What you are asked to do
Copy, word for word, each line of the data below from the first through the line containing "export LEC_CHECK = 0", and stop there.

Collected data
==> config.mk <==
export PLATFORM = sky130hd
export DESIGN_NAME = kalman_phase_timer
export DESIGN_NICKNAME = d
export VERILOG_FILES = /design/src/rtl/kalman_timer_pkg.sv /design/src/rtl/kt_run_counter.sv /design/src/rtl/kalman_phase_timer.sv
export SDC_FILE = /design/constraint.sdc
export NUM_CORES = 1
export LEC_CHECK = 0
export BUFFER_PORTS_ARGS = -buffer_cell sky130_fd_sc_hd__buf_4
export CORE_MARGIN = 2
export CORE_UTILIZATION = 54
export DETAILED_ROUTE_END_ITERATION = 10
export PLACE_DENSITY = 0.81
export SLEW_MARGIN = 10
export SYNTH_ARGS = -nofsm -noshare
export SYNTH_HDL_FRONTEND = slang
export SYNTH_SLANG_ARGS = --single-unit
export TNS_END_PERCENT = 10
==> constraint.sdc <==
create_clock -name clk -period 3.85 [get_ports clk]
set_input_delay 0.1925 -clock clk [delete_from_list [all_inputs] [get_ports clk]]
set_output_delay 0.1925 -clock clk [all_outputs]
set_load 0.05 [all_outputs]
==> src/rtl/kalman_timer_pkg.sv <==
// rtl/kalman_timer_pkg.sv - shared types, mode constants and priority helper for the Kalman phase timer
package kalman_timer_pkg;

    typedef enum logic [1:0] {KT_IDLE, KT_RUN, KT_DONE} kt_state_t;

    localparam int KT_MODE_ROLL  = 0;
    localparam int KT_MODE_PITCH = 1;
    localparam int KT_MODE_YAW   = 2;

    // Lowest set bit index of vec; 0 when vec is empty (callers only use it when non-empty).
    function automatic int unsigned kt_prio_first(input logic [31:0] vec);
        int unsigned idx;
        idx = 0;
        for (int i = 31; i >= 0; i--) begin
            if (vec[i]) idx = i;
        end
        return idx;
    endfunction

endpackage

==> src/rtl/kt_run_counter.sv <==
// rtl/kt_run_counter.sv - run-length latch and elapsed-cycle counter with last-cycle flag
module kt_run_counter #(
    parameter int CNT_W = 8
) (
    input  logic             clk,
    input  logic             rst,
    input  logic             clear,
    input  logic             load,
    input  logic             enable,
    input  logic [CNT_W-1:0] len_in,
    output logic [CNT_W-1:0] count,
    output logic             last
);

    logic [CNT_W-1:0] len_q;

    // Latch the run length on load (0 behaves as 1) and count elapsed run cycles.
    always_ff @(posedge clk) begin
        if (rst || clear) begin
            len_q <= CNT_W'(1);
            count <= '0;
        end else if (load) begin
            len_q <= (len_in == '0) ? CNT_W'(1) : len_in;
            count <= '0;
        end else if (enable) begin
            count <= count + CNT_W'(1);
        end
    end

    assign last = (count == (len_q - CNT_W'(1)));

endmodule

==> src/rtl/kalman_phase_timer.sv <==
// rtl/kalman_phase_timer.sv - multi-mode phase timer top; optional overrun detection via KALMAN_TIMER_OVERRUN_EN
module kalman_phase_timer
    import kalman_timer_pkg::*;
#(
    parameter int NUM_MODES = 3,
    parameter int CNT_W     = 8,
    parameter int MODE_W    = $clog2(NUM_MODES)
) (
    input  logic                       clk,
    input  logic                       rst,
    input  logic                       clear,
    input  logic [NUM_MODES-1:0]       req,
    input  logic [NUM_MODES*CNT_W-1:0] cfg_len,
    output logic                       busy,
    output logic [MODE_W-1:0]          active_mode,
    output logic [CNT_W-1:0]           count_out,
    output logic [NUM_MODES-1:0]       pending,
    output logic                       kalman_done,
    output logic [MODE_W-1:0]          done_mode,
    output logic                       overrun
);

    kt_state_t              state, state_n;
    logic [NUM_MODES-1:0]   pending_q, pending_n, req_all;
    logic                   grant;
    logic                   last;
    logic [MODE_W-1:0]      winner, active_q;
    logic [CNT_W-1:0]       len_sel;

    assign req_all = pending_q | req;
    assign winner  = MODE_W'(kt_prio_first(32'(req_all)));
    assign len_sel = cfg_len[int'(winner)*CNT_W +: CNT_W];

    // State register; clear aborts everything back to idle.
    always_ff @(posedge clk) begin
        if (rst || clear) state <= KT_IDLE;
        else              state <= state_n;
    end

    // Next-state and grant decision.
    always_comb begin
        state_n = state;
        grant   = 1'b0;
        case (state)
            KT_IDLE: begin
                if (req_all != '0) begin
                    grant   = 1'b1;
                    state_n = KT_RUN;
                end
            end
            KT_RUN: begin
                if (last) state_n = KT_DONE;
            end
            KT_DONE: begin
                if (pending_q != '0) begin
                    grant   = 1'b1;
                    state_n = KT_RUN;
                end else begin
                    state_n = KT_IDLE;
                end
            end
            default: state_n = KT_IDLE;
        endcase
    end

    // New requests accumulate; the granted mode's bit (including a same-cycle req) is consumed.
    always_comb begin
        pending_n = req_all;
        if (grant) pending_n[winner] = 1'b0;
    end

    // Pending bitmap register.
    always_ff @(posedge clk) begin
        if (rst || clear) pending_q <= '0;
        else              pending_q <= pending_n;
    end

    // Active mode follows each grant and is only forgotten on reset.
    always_ff @(posedge clk) begin
        if (rst)                  active_q <= '0;
        else if (grant && !clear) active_q <= winner;
    end

    kt_run_counter #(.CNT_W(CNT_W)) u_run_counter (
        .clk    (clk),
        .rst    (rst),
        .clear  (clear),
        .load   (grant),
        .enable ((state == KT_RUN) && !last),
        .len_in (len_sel),
        .count  (count_out),
        .last   (last)
    );

`ifdef KALMAN_TIMER_OVERRUN_EN
    logic overrun_q;

    // Sticky flag: a request arrived for a mode that was already pending.
    always_ff @(posedge clk) begin
        if (rst || clear)            overrun_q <= 1'b0;
        else if ((req & pending_q) != '0) overrun_q <= 1'b1;
    end

    assign overrun = overrun_q;
`else
    assign overrun = 1'b0;
`endif

    assign busy        = (state != KT_IDLE);
    assign active_mode = active_q;
    assign pending     = pending_q;
    assign kalman_done = (state == KT_DONE) && !clear;
    assign done_mode   = kalman_done ? active_q : '0;

endmodule

**Yosys cells after proc, flatten, opt, wreduce, memory -nomap -nowiden**

Cells that the tools add are included.
Widths: inputs -> output; s select.

- Add/sub/neg operators: 2
- $lt $le $gt $ge: 2
- Equal/unequal tests: 5
- Shift operators: 1
- Multiplexer cells: 15
- Bitwise gates (word level): 3
- Reduce and logical (&&, ||, !) cells: 14

Operators with widths:

| operator | count |
|---|---|
| $shiftx 24x6->8 | 1 |
| $mux 2 | 6 |
| $add 8x1->8 const B | 1 |
| $eq 8x8->1 | 1 |
| $logic_not 8->1 | 1 |
| $mux 8 | 1 |
| $sub 8x1->8 const B | 1 |
| $pmux 2 s3 | 1 |
| $reduce_bool 3->1 | 2 |
| $logic_and 1x1->1 | 4 |
| $mux 1 | 4 |
| $ne 2x2->1 const B | 2 |
| $and 3x3->3 | 1 |
| $lt 2x3->1 const B | 1 |
| $mux 3 | 1 |
| $not 3->3 | 1 |
| $or 3x3->3 | 1 |
| $demux 1 s2 | 1 |
| $eq 2x1->1 const B | 1 |
| $eq 2x2->1 const B | 1 |
| $ge 2x1->1 const B | 1 |
| $logic_not 1->1 | 2 |
| $logic_not 2->1 | 1 |
| $pmux 1 s2 | 1 |
| 4 further kinds | 4 |

- Register bits: 23
- Bits of input ports: 30
- Output and inout bits: 18
- Word-level logic and storage cells: 47

**Depth between registers and ports, before layout**

- Depth in word-level cells: 11
- Depth in mapped cells: 11
- Depth with buffers taken out: 9

**Hierarchy**

From an unflattened synthesis, not the netlist that was laid out.

- Cell total of the unflattened synthesis: 163
- Area, all modules: 1470.2 sq um

By module, submodules not included:

| module | instances | cells each | area each (sq um) | sequential area each (sq um) |
|---|---|---|---|---|
| kt_run_counter | 1 | 106 | 930.9 | 320.3 |
| kalman_phase_timer | 1 | 57 | 539.3 | 140.1 |

**Worst setup path before layout**

OpenSTA, ideal clock, no wires.

- Path type: reg-to-output
- Start point: register state[1]
- End point: output done_mode[0]
- Arrival time: 2.168 ns
- Data required time: 3.658 ns
- Path slack: 1.490 ns
- Cell stages (with the launch flop): 3
- Buffers on the path: 0
- Cell sequence: dfxtp_1 > nor3b_1 > and2_1

- Cells in the longest elaborated chain, start to end: 3

Ends and longest elaborated chain:

| item | line | text |
|---|---|---|
| start, declared | kalman_phase_timer.sv:23 | `kt_state_t state, state_n;` |
| start signal, assigned | kalman_phase_timer.sv:37 | `else state <= state_n;` |
| $eq 2x2->1 | kalman_phase_timer.sv:112 | `assign kalman_done = (state == KT_DONE) && !clear;` |
| $logic_and 1x1->1 | kalman_phase_timer.sv:112 |  |
| via kalman_done | kalman_phase_timer.sv:18 | `output logic kalman_done,` |
| $mux 2 | kalman_phase_timer.sv:113 | `assign done_mode = kalman_done ? active_q : '0;` |
| end, declared | kalman_phase_timer.sv:19 | `output logic [MODE_W-1:0] done_mode,` |

The timed path passes the listed nets, and every way through them passes these cells.

**Worst setup path in the final report**

- Start point: register u_run_counter.len_q[0]
- End point: register u_run_counter.count[3]

- Cells in the longest elaborated chain, start to end: 4

Ends and longest elaborated chain:

| item | line | text |
|---|---|---|
| start, declared | kt_run_counter.sv:15 | `logic [CNT_W-1:0] len_q;` |
| start signal, assigned | kt_run_counter.sv:23 | `len_q <= (len_in == '0) ? CNT_W'(1) : len_in;` |
| $sub 8x1->8 | kt_run_counter.sv:30 | `assign last = (count == (len_q - CNT_W'(1)));` |
| $eq 8x8->1 | kt_run_counter.sv:30 |  |
| $logic_not 1->1 | kalman_phase_timer.sv:89 | `.enable ((state == KT_RUN) && !last),` |
| $logic_and 1x1->1 | kalman_phase_timer.sv:89 |  |
| end signal, assigned | kt_run_counter.sv:26 | `count <= count + CNT_W'(1);` |
| end, declared | kt_run_counter.sv:11 | `output logic [CNT_W-1:0] count,` |

Every way passes these cells.
A chain may end at the register's enable or synchronous reset.
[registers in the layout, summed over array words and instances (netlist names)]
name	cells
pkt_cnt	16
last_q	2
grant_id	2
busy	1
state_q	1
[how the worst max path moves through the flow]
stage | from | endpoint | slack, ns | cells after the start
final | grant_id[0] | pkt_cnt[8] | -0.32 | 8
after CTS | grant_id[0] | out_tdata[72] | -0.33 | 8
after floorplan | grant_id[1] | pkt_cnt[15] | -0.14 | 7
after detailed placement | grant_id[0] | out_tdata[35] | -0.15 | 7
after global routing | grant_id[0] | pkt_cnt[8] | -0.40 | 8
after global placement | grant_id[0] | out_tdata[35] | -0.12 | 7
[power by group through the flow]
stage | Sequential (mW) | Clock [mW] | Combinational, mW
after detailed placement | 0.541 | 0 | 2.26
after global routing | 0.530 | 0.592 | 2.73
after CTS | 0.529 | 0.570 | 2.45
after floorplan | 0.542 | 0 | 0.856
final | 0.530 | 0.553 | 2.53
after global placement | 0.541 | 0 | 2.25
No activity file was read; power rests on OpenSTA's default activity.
**src/rtl/updi_bit_scheduler.sv**
```systemverilog
// Shared bit-rate timer for the UPDI single-wire link: grants one UART frame to
// RX or TX, emits per-bit strobes and enforces a guard gap before TX is re-granted.
module updi_bit_scheduler #(
  parameter int DIV        = 16,
  parameter int FRAME_BITS = 12,
  parameter int GUARD      = 2
) (
  input  logic                          clk,
  input  logic                          rst,
  input  logic                          tx_req,
  input  logic                          rx_req,
  output logic                          tx_gnt,
  output logic                          rx_gnt,
  output logic                          bit_tick,
  output logic [$clog2(FRAME_BITS)-1:0] bit_idx,
  output logic                          frame_done,
  output logic                          collision
);

  localparam int IW = $clog2(FRAME_BITS);
  localparam int PW = (DIV > 1) ? $clog2(DIV) : 1;
  localparam int GW = $clog2(GUARD * DIV + 2);

  localparam logic [PW-1:0] PH_LAST    = PW'(DIV - 1);
  localparam logic [PW-1:0] PH_RX      = PW'(DIV / 2);
  localparam logic [IW-1:0] BIT_LAST   = IW'(FRAME_BITS - 1);
  localparam logic [GW-1:0] GUARD_LOAD = GW'(GUARD * DIV);

  typedef enum logic [1:0] {ST_IDLE, ST_RUN, ST_GUARD} state_t;
  typedef enum logic       {OWN_TX, OWN_RX}            owner_t;

  state_t         state;
  owner_t         owner;
  logic [PW-1:0]  phase;
  logic [IW-1:0]  bit_cnt;
  logic [GW-1:0]  guard_cnt;

  // The frame cycle counter c is kept as bit_cnt*DIV + phase, so no divider is needed.
  logic          owner_req;
  logic          phase_wrap;
  logic [PW-1:0] phase_nxt;
  logic [IW-1:0] bit_nxt;
  logic          tick_nxt;
  logic          last_now;
  logic          last_nxt;
  logic          grant_ok;

  assign owner_req  = (owner == OWN_RX) ? rx_req : tx_req;
  assign phase_wrap = (phase == PH_LAST);
  assign phase_nxt  = phase_wrap ? '0 : phase + 1'b1;
  assign bit_nxt    = phase_wrap ? bit_cnt + 1'b1 : bit_cnt;
  assign tick_nxt   = (phase_nxt == ((owner == OWN_RX) ? PH_RX : '0));
  assign last_now   = phase_wrap && (bit_cnt == BIT_LAST);
  assign last_nxt   = (phase_nxt == PH_LAST) && (bit_nxt == BIT_LAST);
  // The last guard cycle doubles as the IDLE decision, so a held TX request sees no extra gap.
  assign grant_ok   = rx_req || (tx_req && (state == ST_IDLE || guard_cnt == GW'(1)));

  // NOTE: every register here, outputs included, is assigned with <= so that all
  // next-state decisions read the values from before this clock edge.
  always_ff @(posedge clk or posedge rst) begin
    if (rst) begin
      state      <= ST_IDLE;
      owner      <= OWN_TX;
      phase      <= '0;
      bit_cnt    <= '0;
      guard_cnt  <= '0;
      tx_gnt     <= 1'b0;
      rx_gnt     <= 1'b0;
      bit_tick   <= 1'b0;
      bit_idx    <= '0;
      frame_done <= 1'b0;
      collision  <= 1'b0;
    end else begin
      bit_tick   <= 1'b0;
      frame_done <= 1'b0;
      case (state)
        ST_IDLE, ST_GUARD: begin
          if (grant_ok) begin
            state     <= ST_RUN;
            owner     <= rx_req ? OWN_RX : OWN_TX;
            tx_gnt    <= !rx_req;
            rx_gnt    <= rx_req;
            bit_tick  <= !rx_req;
            bit_idx   <= '0;
            phase     <= '0;
            bit_cnt   <= '0;
            guard_cnt <= '0;
            collision <= 1'b0;
          end else if (state == ST_GUARD) begin
            guard_cnt <= guard_cnt - 1'b1;
            if (guard_cnt == GW'(1)) state <= ST_IDLE;
          end
        end

        ST_RUN: begin
          if (owner == OWN_TX && rx_req) collision <= 1'b1;
          if (!owner_req || last_now) begin
            tx_gnt <= 1'b0;
            rx_gnt <= 1'b0;
            if (GUARD == 0) begin
              state <= ST_IDLE;
            end else begin
              state     <= ST_GUARD;
              guard_cnt <= GUARD_LOAD;
            end
          end else begin
            phase      <= phase_nxt;
            bit_cnt    <= bit_nxt;
            bit_tick   <= tick_nxt;
            frame_done <= last_nxt;
            if (tick_nxt) bit_idx <= bit_nxt;
          end
        end

        default: state <= ST_IDLE;
      endcase
    end
  end

endmodule

```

Answer to the exercise
==> config.mk <==
export PLATFORM = sky130hd
export DESIGN_NAME = kalman_phase_timer
export DESIGN_NICKNAME = d
export VERILOG_FILES = /design/src/rtl/kalman_timer_pkg.sv /design/src/rtl/kt_run_counter.sv /design/src/rtl/kalman_phase_timer.sv
export SDC_FILE = /design/constraint.sdc
export NUM_CORES = 1
export LEC_CHECK = 0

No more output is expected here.